Fortunately for us, there are two saving graces with this latter choice of sending the requests directly to our service domain:

  1. All of the requests in our app that require a pre-flight request are non-blocking, that is that they don’t require a user to wait before viewing part of, or accessing functionality in the app. They’re all “update in the background” kind of requests. Granted, if these take too long you could imagine timing issues creeping in, but we should be coding defensively to guard against those kind of asynchronous problems anyway.
  2. The CORS spec allows you to specify a caching max-age for the OPTIONS requests. Of course, since you’re not going through a CDN, this caching will be on a per-user basis against the web-cache. At the moment, unfortunately for us, even a cache hit must come to Europe. The answer here is that it’s probably going to make sense for us to move web-caches closer to where the users are, even if the apps stay rooted in the UK.  Another slightly niggling point is that some browsers currently have an enforced maximum cache period that’s quite short for pre-flight requests (e.g.
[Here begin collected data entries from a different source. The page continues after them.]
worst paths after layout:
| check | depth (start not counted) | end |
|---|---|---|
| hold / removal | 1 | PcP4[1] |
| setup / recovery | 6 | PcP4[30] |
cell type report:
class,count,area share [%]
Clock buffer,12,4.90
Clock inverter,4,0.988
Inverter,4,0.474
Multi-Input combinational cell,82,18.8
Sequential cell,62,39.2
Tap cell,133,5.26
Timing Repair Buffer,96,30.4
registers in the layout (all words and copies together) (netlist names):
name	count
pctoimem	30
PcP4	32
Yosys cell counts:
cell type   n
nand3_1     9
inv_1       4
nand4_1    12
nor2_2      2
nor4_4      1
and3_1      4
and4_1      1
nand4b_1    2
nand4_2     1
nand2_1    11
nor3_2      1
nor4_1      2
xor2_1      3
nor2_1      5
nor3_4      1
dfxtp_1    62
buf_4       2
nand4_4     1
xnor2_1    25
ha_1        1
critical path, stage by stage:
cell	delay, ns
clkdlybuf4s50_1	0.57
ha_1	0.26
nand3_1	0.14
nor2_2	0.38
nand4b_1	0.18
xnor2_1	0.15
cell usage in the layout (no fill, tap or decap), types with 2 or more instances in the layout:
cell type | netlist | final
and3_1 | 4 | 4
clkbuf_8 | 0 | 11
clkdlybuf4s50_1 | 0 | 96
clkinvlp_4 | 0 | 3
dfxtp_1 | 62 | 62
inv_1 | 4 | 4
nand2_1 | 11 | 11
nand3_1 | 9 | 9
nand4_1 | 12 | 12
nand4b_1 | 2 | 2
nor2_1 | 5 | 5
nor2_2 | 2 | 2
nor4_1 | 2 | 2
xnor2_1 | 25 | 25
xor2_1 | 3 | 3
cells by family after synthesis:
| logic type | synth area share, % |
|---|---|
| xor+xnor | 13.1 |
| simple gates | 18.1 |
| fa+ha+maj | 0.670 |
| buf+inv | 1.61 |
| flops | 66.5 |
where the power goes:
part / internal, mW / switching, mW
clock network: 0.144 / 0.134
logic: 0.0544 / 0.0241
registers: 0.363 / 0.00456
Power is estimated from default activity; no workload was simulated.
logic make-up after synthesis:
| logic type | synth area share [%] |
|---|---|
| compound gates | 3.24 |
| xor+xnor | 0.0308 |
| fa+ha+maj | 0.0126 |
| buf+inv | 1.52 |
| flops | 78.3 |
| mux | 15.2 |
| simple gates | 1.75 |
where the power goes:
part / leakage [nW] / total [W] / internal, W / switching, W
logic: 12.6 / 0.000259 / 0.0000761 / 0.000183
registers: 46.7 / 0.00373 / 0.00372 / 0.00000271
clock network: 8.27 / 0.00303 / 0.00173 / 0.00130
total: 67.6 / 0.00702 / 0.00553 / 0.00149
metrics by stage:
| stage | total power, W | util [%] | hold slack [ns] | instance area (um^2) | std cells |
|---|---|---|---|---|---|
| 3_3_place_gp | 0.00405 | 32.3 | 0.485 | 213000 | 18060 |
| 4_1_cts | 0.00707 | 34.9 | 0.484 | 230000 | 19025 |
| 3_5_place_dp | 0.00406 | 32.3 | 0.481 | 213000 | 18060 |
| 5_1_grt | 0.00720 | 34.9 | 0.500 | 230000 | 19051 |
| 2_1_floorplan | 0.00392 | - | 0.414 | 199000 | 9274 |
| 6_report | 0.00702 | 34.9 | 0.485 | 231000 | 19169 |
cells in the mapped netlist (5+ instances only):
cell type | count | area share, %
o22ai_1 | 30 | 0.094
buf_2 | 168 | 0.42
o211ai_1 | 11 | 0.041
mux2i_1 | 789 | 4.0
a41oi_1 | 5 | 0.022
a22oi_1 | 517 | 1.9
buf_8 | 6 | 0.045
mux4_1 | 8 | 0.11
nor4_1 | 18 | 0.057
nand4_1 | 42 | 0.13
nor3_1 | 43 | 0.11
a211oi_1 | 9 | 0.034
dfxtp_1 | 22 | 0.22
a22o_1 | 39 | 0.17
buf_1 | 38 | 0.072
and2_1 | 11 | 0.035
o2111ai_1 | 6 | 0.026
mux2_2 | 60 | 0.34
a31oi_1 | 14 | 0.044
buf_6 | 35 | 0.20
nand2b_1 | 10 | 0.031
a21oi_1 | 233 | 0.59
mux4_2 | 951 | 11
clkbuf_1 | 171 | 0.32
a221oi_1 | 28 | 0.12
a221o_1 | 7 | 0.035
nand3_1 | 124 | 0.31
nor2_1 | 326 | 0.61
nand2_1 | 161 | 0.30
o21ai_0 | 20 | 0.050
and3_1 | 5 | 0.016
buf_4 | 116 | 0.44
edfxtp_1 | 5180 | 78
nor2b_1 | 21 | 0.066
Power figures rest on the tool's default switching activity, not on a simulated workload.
$ cat /design/flow/run.sh
#!/bin/bash
# OpenROAD 26Q1-2900-gdf79404cd8, Yosys 0.63+post, stock flow scripts
make -C /OpenROAD-flow-scripts/flow DESIGN_CONFIG=/design/flow/config.mk WORK_HOME=/design/flow/orfs finish
$ cat /design/flow/design.v
`default_nettype none
module round #(
  parameter IN_W  = 10,
  parameter OUT_W = 10
) (
  input wire                    clk,
  input wire                    i_init,
  input wire                    i_vld,
  input wire signed  [IN_W-1:0] i_data,
  output reg                    o_vld,
  output reg signed [OUT_W-1:0] o_data
);
  initial o_vld = 1'b0;
  generate
    if  (IN_W > OUT_W) begin: round
      wire signed [IN_W-1:0]  w_convergent = i_data[IN_W-1:0] +
                                                { {(OUT_W){1'b0}},
                                                  i_data[IN_W-OUT_W],
                                                  {(IN_W-OUT_W-1){~i_data[(IN_W-OUT_W)]}} };
      always @(posedge clk) o_vld  <= i_vld & ~i_init;
      always @(posedge clk) o_data <= i_vld & ~i_init ? $signed(w_convergent[IN_W-1 -: OUT_W]) : o_data;
    end
    else begin: copy
      always @(posedge clk) o_vld  <= i_vld & ~i_init;
      always @(posedge clk) o_data <= $signed({i_data, {OUT_W-IN_W{1'b0}}});
    end
  endgenerate
endmodule
$ cat /design/flow/constraint.sdc
current_design round

set clk_period 1.0
set clk_io_pct 0.2

create_clock -name clk0 -period $clk_period [get_ports {clk}]

set non_clock_inputs [all_inputs -no_clocks]
set_input_delay [expr $clk_period * $clk_io_pct] -clock clk0 $non_clock_inputs
set_output_delay [expr $clk_period * $clk_io_pct] -clock clk0 [all_outputs]
$ cat /design/flow/config.mk
export PLATFORM = sky130hd
export DESIGN_NAME = round
export DESIGN_NICKNAME = round
export VERILOG_FILES = /design/flow/design.v
export SDC_FILE = /design/flow/constraint.sdc
export NUM_CORES = 4
export LEC_CHECK = 1
export CORE_AREA = 10 10 70 70
export DIE_AREA = 0 0 80 80
==> metrics.cfg <==
[power_and_ir_drop]
p_leak_nw = 0.212
power_frac_seq_pct = 56.3
switching_share_pct = 17.7
power_density_mw_per_mm2 = 1520
vdd_drop_max_mv = 0.320
power_switching_mw = 0.147
power_frac_comb_pct = 9.4
pwr-share-clk_pct = 34.3
p_int_mw = 0.685

[setup_path]
worstPathMaxFanout = 1
path_buffers = 1
crit_slowest_cell = dfxtp_2
crit_arrival_ps = 740
cpLargestDelayFamily = flip-flops
critPathKind = flip-flop to output pin
crit_path_cell_trace = clkdlybuf4s15_1
required_ps = 800
worstSetupEndpointType = output pin
crit_path_max_incr_delay_ps = 310
critPathLaunchType = flip-flop

[yosys]
synthCells = 12
yosys.area.top_type = dfxtp_1
synth-edff-count = 0
ys_warn_count = 1
yosysTopAreaCellShare_pct = 94.1
ys_seq_share_pct = 94.1
ys_cells = 12
ys_ff = 11
synthTopCellsByArea = dfxtp_1 94%, nor2b_4 5.9%
ys_async_sr_fraction_pct = 0
syn_area_um2 = 234
syn_area_per_cell_um2 = 19.5
ff_type = dfxtp_1
synth_chip_area_um2 = 234
most_common_cell = dfxtp_1
common_cells = 11 x dfxtp_1, 1 x nor2b_4
yosysUniqueCellTypes = 2

[detailed_routing]
drt-pass1-iter-count = 2
route.detailed.drc = 0
wl_met2_um = 446
avgRoutedWirePerCell_um = 8.74
vias = 171
ant_nets = 0
met3_wirelength_um = 35
wl_met1_um = 262
drtIter0Drc = 1
drt-total-wl_um = 743
maxUsedRoutingLayer = met3
num_antenna_cells = 0
vias_per_cell = 2.01

[floorplan]
die-area_mm2 = 0.00640
die_x_um = 80
core_util_floorplan_pct = 6.85
io_pins = 24
rows = 21
core_area_mm2 = 0.00342
fp.dieH_um = 80

[global_routing]
grt_pass1_wl_mm = 1.10
antenna_found_initial = 0
track_usage_pct = 2.24
grt_max_degree = 7
grt_pass1_vias = 202
grt-ovfl-total = 0

[clock_network]
cts_setup_buffers = 0
h-tree-depth = 1
clock-sinks = 11
clock_path_buffers = 2
cts_tree = done
cts_root_buf = clkbuf_4
cts.clk_slew.worst_paths_ps = 70
numCtsBuffers = 3

[sta]
fin_tns_setup_ps = 0
rsz0062_at_grt = false
hold_slack_ps = 372
worst_pin_slew_ps = 117
fin_crit_sh_pct = 93.9
period_needed_ps = 939
setup_viol = 0
slew_violations = 0
max_freq_mhz = 1070
hold_viol_final = 0
relSlewSlack_pct = 92.2

[status]
status = finished clean

[final_layout]
fillers = 395
syn_to_final_growth_pct = 134
drive_above_1_share_pct = 20.5

[flow_run]
maxCapViolations = 0
tool_warnings = 25

[place]
portBuffers = 23
gp_congestion = 0.653

[hold_path]
hold_class = primary input to flip-flop

==> power groups by stage <==
stage	Sequential [mW]	Combinational, mW	Clock, mW
4_1_cts	0.468	0.0814	0.307
5_1_grt	0.470	0.0839	0.338
6_report	0.469	0.0783	0.285
==> through the flow <==
step           setup WS (ps)  cell area [um2]  utilization [%]  instances  power, mW
2_1_floorplan            538              234                -         12      0.474
3_3_place_gp            32.8              522             15.3         81      0.569
3_5_place_dp            29.3              522             15.3         81      0.570
4_1_cts                0.268              547             16.0         85      0.856
5_1_grt                 2.64              547             16.0         85      0.892
6_report                61.5              547             16.0         85      0.832
==> sequential cells by signal, indices dropped and copies added, names as in the netlist <==
register / count
o_vld: 1
o_data: 10
==> cells by family (layout without fill, tap and decap cells) <==
group	count (synthesis)	after routing	share of synthesized area [%]
buf+inv	0	27	0
simple gates	1	1	5.88
flops	11	11	94.1
==> per-layer routing <==
layer  vias up  GRT usage, %
met1        77          2.18
li1         89             -
met4         0         0.528
met3         0          1.25
met5         -             0
met2         5          4.01
==> worst paths after layout <==
check                          from                 to  cells past startpoint
setup / recovery  o_data[4]$_DFF_P_          o_data[4]                      1
hold / removal            i_data[6]  o_data[6]$_DFF_P_                      1
==> what timing repair did <==
item	in CTS	in global routing
endpoints found under the setup margin	11	4
hold buffers	0	0
endpoints found under the hold margin	0	0
resized	21	5
==> layout make-up <==
cell class	count	area, um2	share of cell area, %
multi-input cells	1	13.8	2.52
flip-flops and latches	11	224	41.0
clock buffers	4	26.3	4.81
repair buffers	23	225	41.2
well taps	46	57.6	10.5
==> cell usage in the layout, fill, tap and decap left out <==
master           Yosys  routed
clkbuf_1             0       1
clkbuf_4             0       3
nor2b_4              1       1
clkbuf_2             0       1
clkdlybuf4s15_1      0      10
clkdlybuf4s50_1      0      12
dfxtp_1             11       8
dfxtp_2              0       3
Power is estimated from default activity; no workload was simulated.
**flow/design.v**
```verilog
`default_nettype none
module fifo #(
  parameter  DATA_WIDTH         = 32,
  parameter  FIFO_DEPTH         = 128,
  parameter  POP_VALID          = 1'b0,  
  localparam FIFO_POINTER_WIDTH = $clog2(FIFO_DEPTH),
  localparam WORD_COUNT_WIDTH   = $clog2(FIFO_DEPTH+1'b1),
  localparam FIFO_MAX_POINTER   = FIFO_DEPTH-1'b1
)(
  input wire                         i_clk,
  input wire                         i_rst,
  input wire                         i_push,
  input wire        [DATA_WIDTH-1:0] i_data,
  input wire                         i_pop,
  output wire                        o_valid,
  output wire       [DATA_WIDTH-1:0] o_data,
  output wire [WORD_COUNT_WIDTH-1:0] o_word_count,
  output wire                        o_halffull,
  output wire                        o_empty,
  output wire                        o_full,
  output wire                        o_push_error,
  output wire                        o_pop_error
);
  generate
  if (FIFO_DEPTH == 1) begin: flop_fifo
    reg [DATA_WIDTH-1:0] memory;
    reg                  full_r;
    initial              full_r = 1'b0;
    assign               o_full       = full_r;
    assign               o_halffull   = full_r;
    assign               o_empty      = ~full_r;
    assign               o_word_count = full_r;
    assign               o_push_error = i_push & ~i_pop & full_r;
    assign               o_pop_error  = i_pop  & ~full_r;
    always @(posedge i_clk) memory   <= i_push ? i_data : memory;
    always @(posedge i_clk) full_r   <= i_rst           ? 1'b0   :
                                        i_push != i_pop ? i_push :
                                        full_r;
    if (POP_VALID != 1'b0) begin: pop_valid
      wire                    valid_e1  = ~i_rst & i_pop;
      reg                     valid_r;
      reg    [DATA_WIDTH-1:0] data_r;
      initial                 valid_r = 1'b0;
      always @(posedge i_clk) valid_r <= valid_e1;
      always @(posedge i_clk) data_r  <= valid_e1 ? memory : data_r;
      assign                  o_valid  = valid_r;
      assign                  o_data   = data_r;
    end
    else begin: valid_taken
      assign o_valid = full_r;
      assign o_data  = memory;
    end
  end
  else begin: ram_fifo
    reg          [DATA_WIDTH-1:0] memory [0:FIFO_DEPTH-1];
    reg  [FIFO_POINTER_WIDTH-1:0] r_pointer;
    reg  [FIFO_POINTER_WIDTH-1:0] w_pointer;
    reg                           completely_full;
    wire almostfull;
    initial begin
      r_pointer = {FIFO_POINTER_WIDTH{1'b0}};
      w_pointer = {FIFO_POINTER_WIDTH{1'b0}};
      completely_full = 1'b0;
    end
    wire [FIFO_POINTER_WIDTH-1:0] r_pointer_incremented;
    wire [FIFO_POINTER_WIDTH-1:0] w_pointer_incremented;
    assign o_word_count  = w_pointer == r_pointer ?
                             completely_full ? FIFO_DEPTH[WORD_COUNT_WIDTH-1:0] :
                             {WORD_COUNT_WIDTH{1'b0}} :
                           w_pointer > r_pointer ? w_pointer - r_pointer :
                           FIFO_DEPTH[WORD_COUNT_WIDTH-1:0] - r_pointer + w_pointer;
    assign o_empty      = o_word_count == 0;
    assign o_halffull   = o_word_count >= FIFO_DEPTH[WORD_COUNT_WIDTH-1:0] >> 1;
    assign   almostfull = o_word_count == FIFO_DEPTH[WORD_COUNT_WIDTH-1:0] - 1'b1;
    assign o_full       = o_word_count == FIFO_DEPTH[WORD_COUNT_WIDTH-1:0];
    assign r_pointer_incremented = r_pointer == FIFO_MAX_POINTER[FIFO_POINTER_WIDTH-1:0] ? {FIFO_POINTER_WIDTH{1'b0}} :
                                   r_pointer + 1'b1;
    assign w_pointer_incremented = w_pointer == FIFO_MAX_POINTER[FIFO_POINTER_WIDTH-1:0] ? {FIFO_POINTER_WIDTH{1'b0}} :
                                   w_pointer + 1'b1;
    assign o_pop_error           = o_empty &  i_pop;
    assign o_push_error          = o_full  & ~i_pop  &  i_push;
    always @(posedge i_clk) completely_full   <= i_rst ? 1'b0 :
                                                almostfull      &  i_push & ~i_pop ? 1'b1 :
                                                completely_full & ~i_push &  i_pop ? 1'b0 :
                                                completely_full;
    always @(posedge i_clk) r_pointer         <= i_rst  ? {FIFO_POINTER_WIDTH{1'b0}} :
                                                i_pop & ~o_pop_error   ? r_pointer_incremented :
                                                r_pointer;
    always @(posedge i_clk) w_pointer         <= i_rst  ? {FIFO_POINTER_WIDTH{1'b0}} :
                                                i_push & ~o_push_error ? w_pointer_incremented :
                                                w_pointer;
    if (POP_VALID != 1'b0) begin: pop_valid  
      wire                 valid_e1  = ~i_rst & ~o_pop_error & i_pop;
      reg                  valid_r;
      reg [DATA_WIDTH-1:0] data_r;
      initial valid_r = 1'b0;
      always @(posedge i_clk) valid_r <= valid_e1;
      always @(posedge i_clk) begin
        if (i_push)   memory[w_pointer] <= i_data;
        if (valid_e1) data_r            <= memory[r_pointer];
      end
      assign o_valid = valid_r;
      assign o_data  = data_r;
    end
    else begin: ready_taken  
      always @(posedge i_clk) begin
        if (i_push) memory[w_pointer] <= i_data;
      end
      assign o_valid = ~i_rst & ~o_empty;
      assign o_data  = memory[r_pointer];
    end
  end  
  endgenerate
endmodule
```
Chrome is 5 minutes).  As this is shorter than our average user session, it means that it’s likely a user will have to make those same requests more than once per session.  From half a world away, that’s not ideal.

Taking all of these points into consideration, we favoured sending requests directly to our service domain; preferring to take the hit with the “background” requests that require a pre-flight in order to improve performance of most of our non-caching requests.